Here's what I think about scale length... and I could easily be wrong. 34" was what Leo Fender chose for his P-bass back in the day. I don't know if he picked that number randomly or had some specific reason but that became the standard "long scale" string length, including for Alembic. Meanwhile, Gibson (and Hofner and others) went with about a 30" scale which we came to know as "short scale". Maybe they were approaching it more from a guitar perspective and Leo was thinking tiny upright?
It turns out, if you take a 34" scale fretboard and cut off the last two frets from the bottom, you've got about a 30.5" fretboard. If you cut off only the lowest fret, the string length is closer to 32" or "medium scale".

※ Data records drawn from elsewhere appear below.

==> flow/run.sh <==
#!/bin/bash
# OpenROAD 26Q1-2900-gdf79404cd8, Yosys 0.63+post, stock flow scripts
make -C /OpenROAD-flow-scripts/flow DESIGN_CONFIG=/design/flow/config.mk WORK_HOME=/design/flow/orfs finish
==> flow/config.mk <==
export PLATFORM = sky130hd
export DESIGN_NAME = PulseMode
export DESIGN_NICKNAME = PulseMode
export VERILOG_FILES = /design/flow/design.v
export SDC_FILE = /design/flow/constraint.sdc
export NUM_CORES = 4
export LEC_CHECK = 1
export CORE_UTILIZATION = 30
==> flow/constraint.sdc <==
current_design PulseMode

set clk_period 4.5
set clk_io_pct 0.2

create_clock -name clk0 -period $clk_period [get_ports {clk100Mhz}]
create_clock -name clk1 -period $clk_period [get_ports {secondClk}]

set non_clock_inputs [all_inputs -no_clocks]
set_input_delay [expr $clk_period * $clk_io_pct] -clock clk0 $non_clock_inputs
set_output_delay [expr $clk_period * $clk_io_pct] -clock clk0 [all_outputs]
==> flow/design.v <==
`timescale 1ns / 1ps
module PulseMode(clk100Mhz, slowClk, sel, reset, start, secondClk);
    input [1:0] sel;
    input start, reset, secondClk;
    input clk100Mhz;  
    output reg slowClk;  
    wire secondClk;
    reg noPulse;
    reg[27:0] counter;
    reg[10:0] count;
    reg[27:0] frequency;
    reg[27:0] variableFrequency;
    initial begin
        noPulse <= 0;
        counter <= 0;
        slowClk <= 0;
        frequency <= 0;
        count <= 1;
    end
    always@(posedge secondClk, posedge reset)
    begin
        if(reset == 1) begin
            count<=1;
        end
        else if(sel == 2'b11) begin
            if(count == 1)begin
                variableFrequency <= 2500000;
                count <= count + 1;
                noPulse <= 0;
            end
            else if(count == 2) begin
                variableFrequency <= 1515145;
                count <= count + 1;
                noPulse <= 0;
            end
            else if(count == 3) begin
                variableFrequency <= 757576;
                count <= count + 1;
                noPulse <= 0;
            end
            else if(count == 4) begin
                variableFrequency <= 1851852;
                count <= count + 1;
                noPulse <= 0;
            end
            else if(count == 5) begin
                variableFrequency <= 714286;
                count <= count + 1;
                noPulse <= 0;
            end
            else if(count == 6) begin
                variableFrequency <= 1666667;
                count <= count + 1;
                noPulse <= 0;
            end
            else if(count == 7) begin
                variableFrequency <= 2631579;
                count <= count + 1;
                noPulse <= 0;
            end
            else if(count == 8) begin
                variableFrequency <= 1666667;
                count <= count + 1;
                noPulse <= 0;
            end
            else if(count == 9) begin
                variableFrequency <= 1400000;
                count <= count + 1;
                noPulse <= 0;
            end                    
            else if(count <= 73) begin
                variableFrequency <= 724638;
                count <= count + 1;
                noPulse <= 0;
            end
            else if(count <= 79) begin
                variableFrequency <= 1470588;
                count <= count + 1;
                noPulse <= 0;
            end
            else if(count <=145)begin
                variableFrequency <= 402326;
                count <= count + 1;
                noPulse <= 0;
            end
            else begin
                noPulse <= 1;
            end
        end
        else begin
            count <= 1;
        end
    end
    always@(sel) begin
        case(sel) 
            2'b00: frequency <= 3125000;
            2'b01: frequency <= 1562500;
            2'b10: frequency <= 781250;
            2'b11: frequency <= variableFrequency;
            default: frequency <= 3125000; 
        endcase
    end
    always @ (posedge clk100Mhz)
        begin
        if(reset == 0 && start == 1 && noPulse == 0) begin
           if(counter == frequency) begin
              counter <= 0;
              slowClk <= ~slowClk;
            end
            else begin
              counter <= counter + 1;
            end
         end
         else begin
            counter <= 0;
            slowClk <= 0;
         end
    end
endmodule
==> impl_metrics.xml <==
<?xml version="1.0" encoding="UTF-8"?>
<metrics>
  <group name="critical_path">
    <metric name="worst-endpoint-required" unit="ps">4630</metric>
    <metric name="critPathMostFrequentCell" unit="">buf_4</metric>
    <metric name="worst_setup_path_end_kind" unit="">flip-flop</metric>
    <metric name="critical_path_peak_fanout" unit="">28</metric>
    <metric name="cp_slowest_cell" unit="">o21ai_4</metric>
    <metric name="worstReg2RegEnd" unit="">count[6]$_DFFE_PP0P_</metric>
    <metric name="r2r_slack" unit="ps">1510</metric>
    <metric name="worstSetupStartpoint" unit="">sel[1]</metric>
    <metric name="reg2reg_from" unit="">count[0]$_DFFE_PP1P_</metric>
    <metric name="crit_end" unit="">counter[8]$_SDFF_PP0_</metric>
    <metric name="worst_setup_path_start_kind" unit="">input pin</metric>
    <metric name="timing.setup.critical_path_class" unit="">in2reg</metric>
    <metric name="worst_ep_arrival_time" unit="ps">3510</metric>
    <metric name="critical_path.max_stage_delay" unit="ps">600</metric>
    <metric name="timing.critical_path.cells" unit="">clkdlybuf4s50_1 -&gt; buf_4 -&gt; nand2_1 -&gt; buf_4 -&gt; o21ai_0 -&gt; o2111ai_1 -&gt; a2111oi_2 -&gt; nand4_2 -&gt; o21ai_4 -&gt; nor2_1</metric>
    <metric name="r2r_cells" unit="">8</metric>
  </group>
  <group name="synth">
    <metric name="logic_family" unit="">simple AND/OR/NAND/NOR gates</metric>
    <metric name="ys.flop_type" unit="">dfxtp_1</metric>
    <metric name="synthTopCellsByArea" unit="">edfxtp_1 (18%), dfxtp_1 (16%), dfrtp_1 (6.7%)</metric>
    <metric name="syn-mean-instance-area" unit="um^2">8.47</metric>
    <metric name="yosysTopAreaCell" unit="">edfxtp_1</metric>
    <metric name="yosysWarningCount" unit="">1</metric>
    <metric name="ys_sh_adder" unit="%">1.68</metric>
    <metric name="yosys-mux-area-fraction" unit="%">0.538</metric>
    <metric name="mappedNetlistArea" unit="um^2">3720</metric>
    <metric name="synthesis.instances" unit="">439</metric>
    <metric name="ys_cells" unit="">439</metric>
    <metric name="yosys-stat-area" unit="um^2">3720</metric>
    <metric name="synth_flop_count" unit="">62</metric>
    <metric name="async_set_reset_flop_share_out_of_synthesis" unit="%">17.7</metric>
    <metric name="synth_cell_type_count" unit="">64</metric>
    <metric name="post_synth_most_frequent_cells" unit="">nor2_1 (62), nand2_1 (36), dfxtp_1 (29), a21oi_1 (25), o21ai_0 (23)</metric>
    <metric name="ys_sh_simple" unit="%">27.3</metric>
    <metric name="synth_largest_type_area_fraction" unit="%">17.8</metric>
    <metric name="synth-edff-count" unit="">22</metric>
    <metric name="post_synth_ao_oa_area_fraction" unit="%">16.6</metric>
    <metric name="post-synth-top-count-cell" unit="">nor2_1</metric>
    <metric name="seq_area_frac_synth" unit="%">40.8</metric>
    <metric name="synth-xor-area-share" unit="%">7.54</metric>
  </group>
  <group name="power_and_ir_drop">
    <metric name="peakVddDrop" unit="mV">0.136</metric>
    <metric name="power.density" unit="nW/um^2">338</metric>
    <metric name="leakage" unit="nW">1.52</metric>
  </group>
  <group name="timing">
    <metric name="worst_clock_skew" unit="ps">3.39</metric>
    <metric name="slew_headroom" unit="%">47.9</metric>
    <metric name="worst_slack_on_hold_paths" unit="ps">487</metric>
    <metric name="finalSetupViolations" unit="">0</metric>
    <metric name="setup_slack" unit="ps">1120</metric>
    <metric name="report.final.hold_viol_count" unit="">0</metric>
    <metric name="max_slew.worst_pin.slew" unit="ps">782</metric>
    <metric name="final-max-slew-violation-count" unit="">0</metric>
    <metric name="fin_setup_tns" unit="ps">0</metric>
    <metric name="rsz0062_at_grt" unit="">no</metric>
  </group>
  <group name="global_route">
    <metric name="total_track_usage" unit="%">14.2</metric>
    <metric name="number_of_global_route_vias_before_repair" unit="">2801</metric>
    <metric name="antenna_found_initial" unit="">0</metric>
    <metric name="grt.overflow.total" unit="">0</metric>
    <metric name="largest_net_degree_at_the_start_of_global_routing" unit="">29</metric>
    <metric name="grt_pass1_wl" unit="um">14300</metric>
  </group>
  <group name="routing">
    <metric name="detail_route.wl_per_cell" unit="um">14.0</metric>
    <metric name="detail_route.antenna_diodes" unit="">0</metric>
    <metric name="final_routed_wirelength_across_all_metal_layers" unit="um">8520</metric>
    <metric name="first_pass_iters" unit="">4</metric>
    <metric name="drt_first_iter_violations" unit="">224</metric>
    <metric name="ant_nets" unit="">0</metric>
    <metric name="drt_drc_violations_left" unit="">0</metric>
    <metric name="route.vias.total" unit="">3071</metric>
    <metric name="avgViaCountPerCell" unit="">5.06</metric>
  </group>
  <group name="layout">
    <metric name="finalNonFillerCells" unit="">607</metric>
    <metric name="syn2layout_area_growth" unit="%">13.4</metric>
    <metric name="final_core_utilization" unit="%">35.0</metric>
    <metric name="fraction_of_layout_instances_using_a_drive_strength_above_1" unit="%">6.83</metric>
  </group>
  <group name="die">
    <metric name="placement_rows" unit="">40</metric>
    <metric name="fp-utilization" unit="%">30.8</metric>
    <metric name="floorplan.core_area" unit="um^2">12100</metric>
    <metric name="chip_area" unit="um^2">12800</metric>
    <metric name="die_width" unit="um">113</metric>
    <metric name="ioPinCount" unit="">7</metric>
    <metric name="dieHeight" unit="um">113</metric>
  </group>
  <group name="placed_design">
    <metric name="pre_cts_ws" unit="ps">828</metric>
    <metric name="placedCellCount" unit="">591</metric>
    <metric name="place.port_buffers" unit="">5</metric>
    <metric name="dpl.hpwl" unit="um">6140</metric>
    <metric name="place.gp.congestion" unit="">0.931</metric>
  </group>
  <group name="clock_network">
    <metric name="cts.sinks" unit="">62</metric>
    <metric name="cts_setup_buffers" unit="">0</metric>
    <metric name="cts.hold.buffers_added" unit="">0</metric>
    <metric name="cts.repair.resized" unit="">0</metric>
    <metric name="tritoncts" unit="">yes</metric>
    <metric name="clk_pin_slew_worst_paths" unit="ps">50</metric>
  </group>
  <group name="min_path">
    <metric name="worst_hold_path_type" unit="">reg2reg</metric>
  </group>
  <group name="run_status">
    <metric name="run_status" unit="">complete, no violations</metric>
  </group>
  <group name="flow_run">
    <metric name="cap_viol_max_count" unit="">0</metric>
    <metric name="stage_log_warnings" unit="">29</metric>
  </group>
</metrics>
==> logic make-up (layout without fill, tap and decap cells) <==
family,count (synthesis),after routing
buffers and inverters,46,46
AND/OR/NAND/NOR,198,198
AND-OR/OR-AND,94,94
adder cells (fa/ha/maj),5,5
multiplexers,2,2
flip-flops,62,62
XOR/XNOR,32,32
==> cells in the final DEF, fill, tap and decap left out, types with 3 or more instances in the layout <==
master and instances:
nor3_1 11, clkdlybuf4s50_1 5, inv_1 20, o31ai_1 3, or3_1 5, a21oi_1 25, clkbuf_8 3, dfrtp_1 10
xor2_1 20, o22ai_1 5, nand2b_1 7, and4_1 8, buf_4 4, nand3_1 22, nor2b_1 6, nor2_1 62
and2_1 5, clkbuf_16 10, o21ai_0 23, xnor2_1 12, nand4_1 9, nor4_1 3, ha_1 5, edfxtp_1 22
dfxtp_1 29, a31oi_1 4, and3_1 8, nand2_1 36, a221oi_1 3
==> power by group <==
part           internal (W)  total [W]  switching [W]
registers          0.000594   0.000603     0.00000870
logic             0.0000321  0.0000924      0.0000602
clock network      0.000509   0.000731       0.000221
total               0.00114    0.00143       0.000290
==> metrics by stage <==
stage | total power [W] | instance area (um^2)
after floorplan | 0.000679 | 3720
after global placement | 0.000704 | 3890
after detailed placement | 0.000704 | 3890
after CTS | 0.00144 | 4220
after global routing | 0.00148 | 4220
final | 0.00143 | 4220
==> layer usage <==
metal	global-route usage [%]	vias to the layer above	share of wire [%]
met3	2.02	12	3.1
li1	-	1549	-
met2	22.5	63	46
met4	2.37	0	1.9
met5	0	-	0
met1	21.5	1447	49
==> worst min-delay path by stage <==
stage	slack, ps	to	cells past startpoint	startpoint
4_1_cts	490	counter[0]$_SDFF_PP0_	1	counter[0]$_SDFF_PP0_
5_1_grt	540	counter[27]$_SDFF_PP0_	2	counter[27]$_SDFF_PP0_
6_report	490	counter[0]$_SDFF_PP0_	1	counter[0]$_SDFF_PP0_
==> registers in the layout, indices dropped and copies added (netlist names) <==
name / flops
noPulse: 1
slowClk: 1
counter: 28
count: 11
variableFrequency: 21
==> layout make-up <==
type / count / area, um^2
Fill cell: 1214 / 7850
Multi-Input combinational cell: 331 / 2000
Sequential cell: 62 / 1520
Clock buffer: 14 / 295
Tap cell: 168 / 210
Timing Repair Buffer: 9 / 80.1
Inverter: 21 / 78.8
Clock inverter: 2 / 35.0
==> critical path: cells and delay by family <==
family                 cells  cell delay (ps)
AND-OR/OR-AND              4             1310
buffers and inverters      3              900
AND/OR/NAND/NOR            3              390
Power is estimated from default activity; no workload was simulated.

So my theory (a-hem, which is mine) is that the same fingerboards can used for any of the 3 standard string lengths, just by deleting a fret or two from the lower end and adding a fret or two at the higher end.
Now Mica can tell us if there's any truth to that. :D
Jimmy J
wow that's a quite a theory here, never thought of that... needed to read you post few time to understand it. Hope Mica can chip in...
Whether Leo did this or not (can't ask him) if you go to a fret calculator, all the numbers match.
http://www.tundraman.com/Guitars/FretCalc/index.php (http://www.tundraman.com/Guitars/FretCalc/index.php)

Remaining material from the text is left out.